Southland Credit Union
- Company type: Credit union
- Founded: 1936
- Headquarters: Los Alamitos, California, United States
- Number of locations: 11 Branches
- Area served: Orange County and Los Angeles, California
- Total assets: $1.3b USD (2025)
- Website: southlandcu.org

= Southland Credit Union =

Southland Credit Union is a not-for-profit community-chartered credit union in California, United States serving the residents of Orange County and Los Angeles County. They have over 70,000 members and $1.3 billion in assets. Southland Credit Union's member-owners get a full spectrum of financial products. Southland Credit Union was founded in 1936 to serve the financial needs of Los Angeles County employees.

==History==
- 1936 - Southland Credit Union established to serve the employees of the Los Angeles County Flood Control District with seven volunteers.
- 1944 - State charter granted; name is changed to "Los Angeles County Civic Center Credit Union."
- 1981 - Corporate office moved from Los Angeles to Downey.
- 1989 - Merged with Auto Pro Federal Credit Union, South Coast Medical Center Federal Credit Union and Mobilehome Owners Federal Credit Union
- 1991 - Merged with Graphic Arts Credit Union.
- 1994 - Name changed to "Southland Civic Federal Credit Union" and the Credit Union received a federal charter.

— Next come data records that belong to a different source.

This is an optimization exercise on Yosys and OpenROAD, whose aim is small area and a short achievable clock period, not a production implementation.
In this exercise RTL edits were held to simulation tests only and were not proved equivalent to the original.
Power figures rest on the tool's default switching activity, not on a simulated workload.

job 105:
==> flow/design.v <==
package muxbus_responder_pkg;
  typedef enum logic [1:0] {
    S_IDLE = 2'd0,
    S_LO   = 2'd1,
    S_HI   = 2'd2,
    S_DATA = 2'd3
  } state_t;
  localparam logic [7:0] OE_WRITE = 8'hFF;
  localparam logic [7:0] OE_READ  = 8'h00;
  function automatic logic in_window(input logic [15:0] addr,
                                     input logic [15:0] base,
                                     input int unsigned aw);
    in_window = ((addr >> aw) == (base >> aw));
  endfunction
endpackage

Merged with Los Angeles County Bar Association Credit Union.
- 1991 - Merged with Saints Federal Credit Union.
- 1996 - Merged with Sunrise First Federal Credit Union, which served the employees of Simpson Paper Company.
- 1999 - Converted back to a state charter with a name changed to "Southland Civic Credit Union" and completed a merger with Los Angeles Internal Revenue Service Employees Federal Credit Union.
- 2001 - Merged with FAMCO Federal Credit Union, which served the employees of AMERON, now National Oilwell Varco.
- 2002 - Name changed to "Southland Credit Union" and corporate office is moved to Los Alamitos.
- 2009 - Merged with Cityside Federal Credit Union, formally the Los Angeles Times Federal Credit Union.
- 2011 - Acquired the Garden Grove branch of Fullerton Community Bank.
- 2012 - Merged with Santa Monica City Employees Federal Credit Union.
- 2014 - Merged with Westside Employees Federal Credit Union, which served the employees of Saint John's Health Center in Santa Monica and merged with Patriots Federal Credit Union in Tustin, which served legacy military personnel stationed at Marine Corps Air Station El Toro.
- 2017 - Merged with Harbor Federal Credit Union, which served the employees of Harbor–UCLA Medical Center in Carson.
- 2024 - Merged with Allied Healthcare Federal Credit Union, which served healthcare workers at Long Beach Memorial Medical Center, St. Mary Medical Center (Long Beach), and St. Francis Medical Center (Lynwood)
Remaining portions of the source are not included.